> **PROBLEM TO WORK ON**
Please print the entries below exactly, from the line with "xor2: 5 / 43.8" through the line with "conb: 2 / 7.51", including both of those lines and leaving out all others.

[Stored data]
****
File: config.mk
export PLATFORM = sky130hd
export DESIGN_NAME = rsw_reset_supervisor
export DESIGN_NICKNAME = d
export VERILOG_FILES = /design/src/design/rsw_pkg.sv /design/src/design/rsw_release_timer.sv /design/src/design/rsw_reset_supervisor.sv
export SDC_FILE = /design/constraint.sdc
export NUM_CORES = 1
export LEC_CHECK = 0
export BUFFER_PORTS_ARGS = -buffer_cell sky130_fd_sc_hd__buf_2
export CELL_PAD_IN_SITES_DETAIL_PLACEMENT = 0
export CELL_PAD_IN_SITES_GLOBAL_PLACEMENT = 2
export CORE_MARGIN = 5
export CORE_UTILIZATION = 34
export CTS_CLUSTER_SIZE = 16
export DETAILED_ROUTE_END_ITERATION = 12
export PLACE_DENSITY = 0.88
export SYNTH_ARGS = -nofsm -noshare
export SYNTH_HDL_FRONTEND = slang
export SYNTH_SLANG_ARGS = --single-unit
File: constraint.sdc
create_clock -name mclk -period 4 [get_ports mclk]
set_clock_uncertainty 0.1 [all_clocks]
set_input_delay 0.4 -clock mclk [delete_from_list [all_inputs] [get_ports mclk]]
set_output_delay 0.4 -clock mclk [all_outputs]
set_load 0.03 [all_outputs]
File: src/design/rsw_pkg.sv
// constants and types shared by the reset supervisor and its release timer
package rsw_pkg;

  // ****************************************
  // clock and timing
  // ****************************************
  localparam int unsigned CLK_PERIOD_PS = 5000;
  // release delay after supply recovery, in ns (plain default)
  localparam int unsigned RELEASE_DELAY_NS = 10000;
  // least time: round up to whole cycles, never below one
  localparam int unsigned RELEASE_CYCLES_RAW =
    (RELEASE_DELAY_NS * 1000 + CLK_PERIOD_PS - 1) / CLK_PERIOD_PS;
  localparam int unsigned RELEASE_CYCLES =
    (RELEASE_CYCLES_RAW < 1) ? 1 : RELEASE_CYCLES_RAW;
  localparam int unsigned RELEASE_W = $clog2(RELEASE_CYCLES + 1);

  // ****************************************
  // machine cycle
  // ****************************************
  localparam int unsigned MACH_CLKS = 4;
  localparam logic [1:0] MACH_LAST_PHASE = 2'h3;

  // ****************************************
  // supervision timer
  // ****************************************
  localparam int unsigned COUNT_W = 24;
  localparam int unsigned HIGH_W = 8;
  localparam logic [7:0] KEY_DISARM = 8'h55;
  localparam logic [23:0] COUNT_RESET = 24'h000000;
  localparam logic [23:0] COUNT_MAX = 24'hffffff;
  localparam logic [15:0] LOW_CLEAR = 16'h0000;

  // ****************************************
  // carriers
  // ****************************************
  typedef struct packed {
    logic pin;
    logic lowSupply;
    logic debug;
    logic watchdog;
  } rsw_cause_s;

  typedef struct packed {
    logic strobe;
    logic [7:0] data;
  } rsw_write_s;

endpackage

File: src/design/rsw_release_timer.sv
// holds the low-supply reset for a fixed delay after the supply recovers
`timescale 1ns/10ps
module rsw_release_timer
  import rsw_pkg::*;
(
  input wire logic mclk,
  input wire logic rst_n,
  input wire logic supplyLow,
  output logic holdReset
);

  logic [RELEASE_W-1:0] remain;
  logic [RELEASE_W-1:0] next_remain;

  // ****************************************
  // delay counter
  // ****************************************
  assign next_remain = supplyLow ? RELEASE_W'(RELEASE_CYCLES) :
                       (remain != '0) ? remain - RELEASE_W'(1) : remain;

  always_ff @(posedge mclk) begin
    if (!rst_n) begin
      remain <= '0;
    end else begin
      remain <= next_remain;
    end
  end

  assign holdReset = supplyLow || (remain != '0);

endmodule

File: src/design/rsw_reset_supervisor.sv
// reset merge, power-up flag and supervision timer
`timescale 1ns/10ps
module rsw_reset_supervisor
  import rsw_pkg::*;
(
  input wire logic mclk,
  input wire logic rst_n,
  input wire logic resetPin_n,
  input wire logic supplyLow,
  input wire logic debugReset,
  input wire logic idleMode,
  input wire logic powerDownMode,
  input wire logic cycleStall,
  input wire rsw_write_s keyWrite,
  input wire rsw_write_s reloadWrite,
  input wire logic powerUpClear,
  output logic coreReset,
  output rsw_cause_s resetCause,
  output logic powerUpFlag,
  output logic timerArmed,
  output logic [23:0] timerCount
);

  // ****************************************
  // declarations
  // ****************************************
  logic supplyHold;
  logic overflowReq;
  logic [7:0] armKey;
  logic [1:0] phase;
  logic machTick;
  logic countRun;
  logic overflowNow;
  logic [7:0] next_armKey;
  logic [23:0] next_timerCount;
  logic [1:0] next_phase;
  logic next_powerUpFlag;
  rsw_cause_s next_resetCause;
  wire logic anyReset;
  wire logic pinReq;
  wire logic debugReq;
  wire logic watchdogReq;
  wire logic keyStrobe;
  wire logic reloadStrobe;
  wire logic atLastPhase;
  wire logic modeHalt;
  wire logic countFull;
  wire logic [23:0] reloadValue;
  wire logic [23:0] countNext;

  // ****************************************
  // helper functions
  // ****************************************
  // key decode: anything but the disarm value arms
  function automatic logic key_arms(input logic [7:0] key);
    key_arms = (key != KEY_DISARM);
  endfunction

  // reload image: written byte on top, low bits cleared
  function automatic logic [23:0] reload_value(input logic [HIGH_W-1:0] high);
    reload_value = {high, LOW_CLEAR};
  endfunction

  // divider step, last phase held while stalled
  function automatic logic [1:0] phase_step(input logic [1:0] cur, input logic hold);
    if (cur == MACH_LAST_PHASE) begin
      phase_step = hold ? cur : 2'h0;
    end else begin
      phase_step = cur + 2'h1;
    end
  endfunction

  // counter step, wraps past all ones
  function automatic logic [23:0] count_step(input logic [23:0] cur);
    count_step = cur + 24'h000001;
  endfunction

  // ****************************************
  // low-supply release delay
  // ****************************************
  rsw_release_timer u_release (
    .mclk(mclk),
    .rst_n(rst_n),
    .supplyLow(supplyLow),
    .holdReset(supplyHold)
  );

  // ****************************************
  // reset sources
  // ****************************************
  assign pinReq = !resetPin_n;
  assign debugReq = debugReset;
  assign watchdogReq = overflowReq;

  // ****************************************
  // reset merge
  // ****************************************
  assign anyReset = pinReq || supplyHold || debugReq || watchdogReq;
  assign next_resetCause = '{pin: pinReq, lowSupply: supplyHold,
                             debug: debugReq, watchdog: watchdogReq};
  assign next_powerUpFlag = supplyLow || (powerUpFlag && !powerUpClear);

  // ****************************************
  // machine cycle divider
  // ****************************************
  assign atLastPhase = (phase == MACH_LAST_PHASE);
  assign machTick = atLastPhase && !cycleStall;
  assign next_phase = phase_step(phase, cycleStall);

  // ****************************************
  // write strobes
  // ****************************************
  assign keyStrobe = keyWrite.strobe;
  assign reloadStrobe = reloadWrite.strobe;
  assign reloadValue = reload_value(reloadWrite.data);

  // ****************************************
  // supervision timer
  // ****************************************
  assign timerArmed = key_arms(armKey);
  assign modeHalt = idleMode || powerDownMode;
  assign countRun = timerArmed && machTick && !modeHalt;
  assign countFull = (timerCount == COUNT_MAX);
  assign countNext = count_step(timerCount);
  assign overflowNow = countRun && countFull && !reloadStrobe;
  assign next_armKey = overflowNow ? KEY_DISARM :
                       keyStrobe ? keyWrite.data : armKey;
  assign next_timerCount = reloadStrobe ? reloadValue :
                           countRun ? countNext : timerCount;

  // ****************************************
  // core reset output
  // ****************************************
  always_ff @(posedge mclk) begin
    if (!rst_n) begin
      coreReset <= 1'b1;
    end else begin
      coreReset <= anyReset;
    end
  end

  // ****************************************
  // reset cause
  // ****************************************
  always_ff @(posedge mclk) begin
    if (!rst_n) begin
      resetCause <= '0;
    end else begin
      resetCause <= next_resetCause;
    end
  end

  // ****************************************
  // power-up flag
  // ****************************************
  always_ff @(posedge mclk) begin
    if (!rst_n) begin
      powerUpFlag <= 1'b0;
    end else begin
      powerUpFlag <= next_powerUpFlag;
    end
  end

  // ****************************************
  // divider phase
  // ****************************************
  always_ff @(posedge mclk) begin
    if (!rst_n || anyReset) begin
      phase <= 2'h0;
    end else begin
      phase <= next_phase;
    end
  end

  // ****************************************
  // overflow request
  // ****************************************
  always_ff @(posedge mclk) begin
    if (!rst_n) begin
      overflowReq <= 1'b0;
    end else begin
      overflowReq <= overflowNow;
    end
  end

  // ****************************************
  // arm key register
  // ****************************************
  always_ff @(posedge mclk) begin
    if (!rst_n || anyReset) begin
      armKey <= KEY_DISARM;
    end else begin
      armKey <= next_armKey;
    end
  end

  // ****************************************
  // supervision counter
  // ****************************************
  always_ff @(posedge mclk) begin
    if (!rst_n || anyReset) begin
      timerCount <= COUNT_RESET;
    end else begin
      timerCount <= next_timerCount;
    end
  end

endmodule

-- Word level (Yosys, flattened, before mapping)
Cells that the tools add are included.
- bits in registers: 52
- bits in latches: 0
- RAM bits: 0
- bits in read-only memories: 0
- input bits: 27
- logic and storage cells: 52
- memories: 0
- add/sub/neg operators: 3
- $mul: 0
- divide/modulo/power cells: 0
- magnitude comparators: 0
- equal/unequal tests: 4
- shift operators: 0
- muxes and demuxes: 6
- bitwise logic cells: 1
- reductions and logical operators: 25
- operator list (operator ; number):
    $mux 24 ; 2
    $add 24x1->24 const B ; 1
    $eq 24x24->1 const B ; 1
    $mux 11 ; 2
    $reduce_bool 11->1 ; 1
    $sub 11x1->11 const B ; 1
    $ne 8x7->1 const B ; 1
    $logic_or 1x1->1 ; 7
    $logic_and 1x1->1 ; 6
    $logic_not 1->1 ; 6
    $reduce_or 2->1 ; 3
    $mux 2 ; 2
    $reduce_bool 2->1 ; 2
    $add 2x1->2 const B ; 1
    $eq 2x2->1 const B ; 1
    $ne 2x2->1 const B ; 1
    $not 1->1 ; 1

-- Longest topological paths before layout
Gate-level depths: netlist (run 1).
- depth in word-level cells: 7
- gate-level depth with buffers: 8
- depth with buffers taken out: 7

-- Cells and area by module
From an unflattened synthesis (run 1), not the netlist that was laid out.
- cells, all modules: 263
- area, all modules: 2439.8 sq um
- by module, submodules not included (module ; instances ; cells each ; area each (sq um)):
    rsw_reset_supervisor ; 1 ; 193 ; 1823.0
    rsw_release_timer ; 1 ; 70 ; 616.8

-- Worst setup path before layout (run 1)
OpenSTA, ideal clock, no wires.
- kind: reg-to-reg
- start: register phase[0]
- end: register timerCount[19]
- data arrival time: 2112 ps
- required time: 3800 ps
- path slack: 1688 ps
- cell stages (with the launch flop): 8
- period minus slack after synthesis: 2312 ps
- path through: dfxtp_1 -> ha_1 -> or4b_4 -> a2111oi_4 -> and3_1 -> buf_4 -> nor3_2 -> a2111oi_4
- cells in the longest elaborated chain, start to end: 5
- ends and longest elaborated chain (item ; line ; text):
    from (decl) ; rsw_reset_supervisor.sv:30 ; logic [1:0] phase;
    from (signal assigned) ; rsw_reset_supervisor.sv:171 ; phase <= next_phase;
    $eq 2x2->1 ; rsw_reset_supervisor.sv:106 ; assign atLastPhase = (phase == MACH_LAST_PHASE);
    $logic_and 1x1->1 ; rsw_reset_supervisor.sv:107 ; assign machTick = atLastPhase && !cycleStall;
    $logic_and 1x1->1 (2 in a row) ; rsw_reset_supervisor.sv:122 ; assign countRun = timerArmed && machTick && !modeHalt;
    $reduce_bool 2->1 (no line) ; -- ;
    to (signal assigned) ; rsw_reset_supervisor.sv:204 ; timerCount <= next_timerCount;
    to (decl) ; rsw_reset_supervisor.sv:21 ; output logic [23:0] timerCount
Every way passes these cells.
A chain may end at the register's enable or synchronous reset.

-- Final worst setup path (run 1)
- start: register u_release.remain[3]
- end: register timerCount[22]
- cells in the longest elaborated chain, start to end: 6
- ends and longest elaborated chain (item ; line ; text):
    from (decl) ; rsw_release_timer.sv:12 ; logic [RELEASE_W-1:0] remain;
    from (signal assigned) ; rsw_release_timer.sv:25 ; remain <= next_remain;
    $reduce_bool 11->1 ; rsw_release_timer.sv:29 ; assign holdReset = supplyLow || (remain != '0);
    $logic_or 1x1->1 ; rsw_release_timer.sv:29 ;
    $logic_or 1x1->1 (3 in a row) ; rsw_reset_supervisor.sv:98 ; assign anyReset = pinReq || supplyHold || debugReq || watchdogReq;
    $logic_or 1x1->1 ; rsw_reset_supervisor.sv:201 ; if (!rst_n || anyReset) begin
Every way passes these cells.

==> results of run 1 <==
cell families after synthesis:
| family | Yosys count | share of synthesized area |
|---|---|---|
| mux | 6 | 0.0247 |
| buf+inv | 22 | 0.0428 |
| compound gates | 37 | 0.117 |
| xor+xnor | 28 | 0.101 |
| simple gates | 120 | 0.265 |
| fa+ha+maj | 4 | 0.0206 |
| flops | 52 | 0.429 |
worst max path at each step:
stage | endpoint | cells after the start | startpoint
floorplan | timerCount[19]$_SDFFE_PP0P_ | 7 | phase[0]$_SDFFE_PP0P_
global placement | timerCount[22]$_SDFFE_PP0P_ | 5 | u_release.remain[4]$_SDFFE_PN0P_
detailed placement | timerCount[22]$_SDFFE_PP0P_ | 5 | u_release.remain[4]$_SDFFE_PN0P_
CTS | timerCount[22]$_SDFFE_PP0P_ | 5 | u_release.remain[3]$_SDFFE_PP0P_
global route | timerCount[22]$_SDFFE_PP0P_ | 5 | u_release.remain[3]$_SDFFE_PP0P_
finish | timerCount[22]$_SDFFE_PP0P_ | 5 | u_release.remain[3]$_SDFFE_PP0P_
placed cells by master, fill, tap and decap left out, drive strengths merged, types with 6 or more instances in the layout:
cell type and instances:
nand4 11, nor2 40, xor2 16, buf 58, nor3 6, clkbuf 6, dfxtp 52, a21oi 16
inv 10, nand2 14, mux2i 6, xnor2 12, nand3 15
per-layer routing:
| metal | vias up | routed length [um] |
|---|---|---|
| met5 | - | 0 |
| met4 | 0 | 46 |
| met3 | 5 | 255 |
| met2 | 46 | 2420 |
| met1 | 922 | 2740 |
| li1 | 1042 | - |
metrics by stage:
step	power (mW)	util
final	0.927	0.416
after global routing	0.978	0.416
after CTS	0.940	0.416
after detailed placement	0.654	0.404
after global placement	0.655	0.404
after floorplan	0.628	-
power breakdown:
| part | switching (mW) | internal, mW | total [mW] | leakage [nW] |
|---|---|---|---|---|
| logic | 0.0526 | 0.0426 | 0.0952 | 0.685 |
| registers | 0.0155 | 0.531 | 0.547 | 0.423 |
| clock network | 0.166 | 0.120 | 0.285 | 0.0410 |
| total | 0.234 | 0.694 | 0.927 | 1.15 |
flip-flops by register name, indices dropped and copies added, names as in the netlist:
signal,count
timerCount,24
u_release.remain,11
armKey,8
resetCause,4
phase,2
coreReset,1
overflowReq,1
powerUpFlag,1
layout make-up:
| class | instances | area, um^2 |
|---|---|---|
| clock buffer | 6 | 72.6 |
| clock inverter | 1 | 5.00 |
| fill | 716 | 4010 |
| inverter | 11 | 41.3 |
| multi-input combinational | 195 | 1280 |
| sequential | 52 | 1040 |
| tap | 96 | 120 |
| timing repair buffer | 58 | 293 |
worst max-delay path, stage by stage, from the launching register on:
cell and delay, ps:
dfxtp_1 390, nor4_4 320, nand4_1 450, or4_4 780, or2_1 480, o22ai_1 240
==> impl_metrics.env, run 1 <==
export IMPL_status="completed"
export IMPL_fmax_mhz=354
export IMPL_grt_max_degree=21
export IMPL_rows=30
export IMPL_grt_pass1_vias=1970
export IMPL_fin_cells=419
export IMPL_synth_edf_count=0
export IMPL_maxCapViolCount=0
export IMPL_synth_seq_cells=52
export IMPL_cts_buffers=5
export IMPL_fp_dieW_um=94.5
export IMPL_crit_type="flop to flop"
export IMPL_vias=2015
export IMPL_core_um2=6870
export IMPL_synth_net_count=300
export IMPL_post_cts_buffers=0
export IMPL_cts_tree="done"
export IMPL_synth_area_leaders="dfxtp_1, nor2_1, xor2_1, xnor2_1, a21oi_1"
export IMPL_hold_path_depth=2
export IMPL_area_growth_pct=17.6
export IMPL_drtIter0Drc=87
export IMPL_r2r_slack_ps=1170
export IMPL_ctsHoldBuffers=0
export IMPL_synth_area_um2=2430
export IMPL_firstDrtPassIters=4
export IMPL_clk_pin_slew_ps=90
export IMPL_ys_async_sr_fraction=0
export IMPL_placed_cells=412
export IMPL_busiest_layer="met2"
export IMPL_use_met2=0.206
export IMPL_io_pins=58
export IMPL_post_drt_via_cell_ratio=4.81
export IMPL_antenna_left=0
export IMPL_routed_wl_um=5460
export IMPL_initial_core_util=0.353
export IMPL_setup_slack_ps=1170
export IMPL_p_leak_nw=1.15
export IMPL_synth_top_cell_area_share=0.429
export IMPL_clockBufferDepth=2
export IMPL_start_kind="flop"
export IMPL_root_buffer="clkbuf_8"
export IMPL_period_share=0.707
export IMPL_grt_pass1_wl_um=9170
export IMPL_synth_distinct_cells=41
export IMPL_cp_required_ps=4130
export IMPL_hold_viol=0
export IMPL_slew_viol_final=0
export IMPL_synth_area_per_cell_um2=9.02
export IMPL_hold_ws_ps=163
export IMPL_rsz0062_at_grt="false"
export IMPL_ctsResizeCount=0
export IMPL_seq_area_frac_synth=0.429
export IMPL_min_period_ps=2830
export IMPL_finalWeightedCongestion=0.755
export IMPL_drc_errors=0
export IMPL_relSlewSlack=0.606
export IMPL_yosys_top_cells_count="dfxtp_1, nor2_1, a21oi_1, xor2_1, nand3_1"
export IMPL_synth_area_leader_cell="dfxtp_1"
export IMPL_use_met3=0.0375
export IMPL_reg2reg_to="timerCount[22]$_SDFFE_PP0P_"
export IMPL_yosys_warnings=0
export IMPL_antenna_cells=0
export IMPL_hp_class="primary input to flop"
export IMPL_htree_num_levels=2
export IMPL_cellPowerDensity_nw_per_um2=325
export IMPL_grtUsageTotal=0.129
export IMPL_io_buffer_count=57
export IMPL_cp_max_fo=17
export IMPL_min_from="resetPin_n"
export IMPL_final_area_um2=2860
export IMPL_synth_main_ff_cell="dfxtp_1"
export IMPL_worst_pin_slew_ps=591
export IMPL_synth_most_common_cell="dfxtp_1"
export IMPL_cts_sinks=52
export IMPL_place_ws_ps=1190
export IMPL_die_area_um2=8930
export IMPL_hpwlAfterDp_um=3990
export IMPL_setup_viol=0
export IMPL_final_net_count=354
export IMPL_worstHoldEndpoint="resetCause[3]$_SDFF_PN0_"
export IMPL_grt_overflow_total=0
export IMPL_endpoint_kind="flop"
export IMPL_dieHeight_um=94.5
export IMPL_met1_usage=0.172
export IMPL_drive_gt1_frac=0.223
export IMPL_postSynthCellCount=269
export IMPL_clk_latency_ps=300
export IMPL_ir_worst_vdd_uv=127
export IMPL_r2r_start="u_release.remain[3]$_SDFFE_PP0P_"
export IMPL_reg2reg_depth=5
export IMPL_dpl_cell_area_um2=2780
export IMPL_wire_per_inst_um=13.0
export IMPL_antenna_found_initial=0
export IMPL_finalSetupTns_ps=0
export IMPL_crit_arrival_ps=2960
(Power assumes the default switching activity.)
****
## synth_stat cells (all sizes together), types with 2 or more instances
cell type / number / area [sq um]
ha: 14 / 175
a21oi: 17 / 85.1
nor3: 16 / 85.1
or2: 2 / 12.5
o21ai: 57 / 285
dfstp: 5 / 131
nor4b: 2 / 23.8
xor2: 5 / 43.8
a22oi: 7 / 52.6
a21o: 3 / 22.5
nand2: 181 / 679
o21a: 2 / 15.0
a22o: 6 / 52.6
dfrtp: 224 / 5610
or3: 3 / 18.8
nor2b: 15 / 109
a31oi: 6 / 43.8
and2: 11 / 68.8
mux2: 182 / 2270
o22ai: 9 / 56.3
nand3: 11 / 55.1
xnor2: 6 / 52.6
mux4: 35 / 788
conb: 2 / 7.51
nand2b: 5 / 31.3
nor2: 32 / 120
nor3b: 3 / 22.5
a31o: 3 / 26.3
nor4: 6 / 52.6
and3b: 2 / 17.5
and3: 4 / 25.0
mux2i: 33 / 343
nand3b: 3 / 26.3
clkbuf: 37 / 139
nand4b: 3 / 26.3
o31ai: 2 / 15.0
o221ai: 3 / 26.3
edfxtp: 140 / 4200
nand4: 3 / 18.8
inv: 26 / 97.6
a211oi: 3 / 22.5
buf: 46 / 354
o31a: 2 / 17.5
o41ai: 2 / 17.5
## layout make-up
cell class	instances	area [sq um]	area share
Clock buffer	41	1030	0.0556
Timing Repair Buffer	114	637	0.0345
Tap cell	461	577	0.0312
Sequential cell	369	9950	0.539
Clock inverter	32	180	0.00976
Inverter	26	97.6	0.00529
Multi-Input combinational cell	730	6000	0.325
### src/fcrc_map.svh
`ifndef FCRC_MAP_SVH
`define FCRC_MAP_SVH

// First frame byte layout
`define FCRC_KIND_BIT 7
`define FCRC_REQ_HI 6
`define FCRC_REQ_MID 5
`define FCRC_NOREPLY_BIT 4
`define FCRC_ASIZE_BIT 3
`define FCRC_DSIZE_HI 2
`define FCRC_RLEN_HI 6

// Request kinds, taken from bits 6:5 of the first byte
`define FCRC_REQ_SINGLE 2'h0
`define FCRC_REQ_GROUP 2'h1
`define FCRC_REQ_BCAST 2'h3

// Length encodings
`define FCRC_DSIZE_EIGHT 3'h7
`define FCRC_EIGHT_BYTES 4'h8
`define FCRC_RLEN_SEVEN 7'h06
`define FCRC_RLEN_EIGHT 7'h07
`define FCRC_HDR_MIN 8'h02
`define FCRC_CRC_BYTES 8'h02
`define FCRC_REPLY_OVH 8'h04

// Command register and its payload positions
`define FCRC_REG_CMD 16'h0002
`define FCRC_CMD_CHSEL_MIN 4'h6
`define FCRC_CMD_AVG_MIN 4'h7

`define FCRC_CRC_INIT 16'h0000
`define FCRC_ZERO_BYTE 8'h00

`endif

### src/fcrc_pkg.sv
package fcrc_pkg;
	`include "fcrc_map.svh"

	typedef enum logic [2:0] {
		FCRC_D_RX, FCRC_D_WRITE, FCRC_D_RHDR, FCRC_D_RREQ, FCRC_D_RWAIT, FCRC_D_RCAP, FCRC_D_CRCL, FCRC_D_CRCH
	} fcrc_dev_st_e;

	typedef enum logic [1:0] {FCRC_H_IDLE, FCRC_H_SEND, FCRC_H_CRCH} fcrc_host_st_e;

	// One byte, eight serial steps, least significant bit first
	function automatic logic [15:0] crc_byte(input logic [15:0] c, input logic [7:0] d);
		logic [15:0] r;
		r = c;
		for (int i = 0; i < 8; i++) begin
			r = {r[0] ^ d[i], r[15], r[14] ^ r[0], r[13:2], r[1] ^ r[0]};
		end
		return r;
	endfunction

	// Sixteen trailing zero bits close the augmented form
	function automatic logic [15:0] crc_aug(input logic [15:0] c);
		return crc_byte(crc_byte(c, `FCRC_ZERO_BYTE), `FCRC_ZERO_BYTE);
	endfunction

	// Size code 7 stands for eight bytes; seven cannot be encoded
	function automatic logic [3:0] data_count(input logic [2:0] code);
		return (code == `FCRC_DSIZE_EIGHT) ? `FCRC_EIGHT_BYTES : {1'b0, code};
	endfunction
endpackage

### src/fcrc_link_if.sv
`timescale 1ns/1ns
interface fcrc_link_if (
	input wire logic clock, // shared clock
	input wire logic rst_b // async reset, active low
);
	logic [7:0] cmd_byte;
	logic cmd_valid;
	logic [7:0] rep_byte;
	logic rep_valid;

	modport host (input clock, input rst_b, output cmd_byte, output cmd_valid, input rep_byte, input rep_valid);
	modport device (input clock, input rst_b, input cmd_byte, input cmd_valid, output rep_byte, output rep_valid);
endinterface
****
> **RESULT FOR THIS EXERCISE**
xor2: 5 / 43.8
a22oi: 7 / 52.6
a21o: 3 / 22.5
nand2: 181 / 679
o21a: 2 / 15.0
a22o: 6 / 52.6
dfrtp: 224 / 5610
or3: 3 / 18.8
nor2b: 15 / 109
a31oi: 6 / 43.8
and2: 11 / 68.8
mux2: 182 / 2270
o22ai: 9 / 56.3
nand3: 11 / 55.1
xnor2: 6 / 52.6
mux4: 35 / 788
conb: 2 / 7.51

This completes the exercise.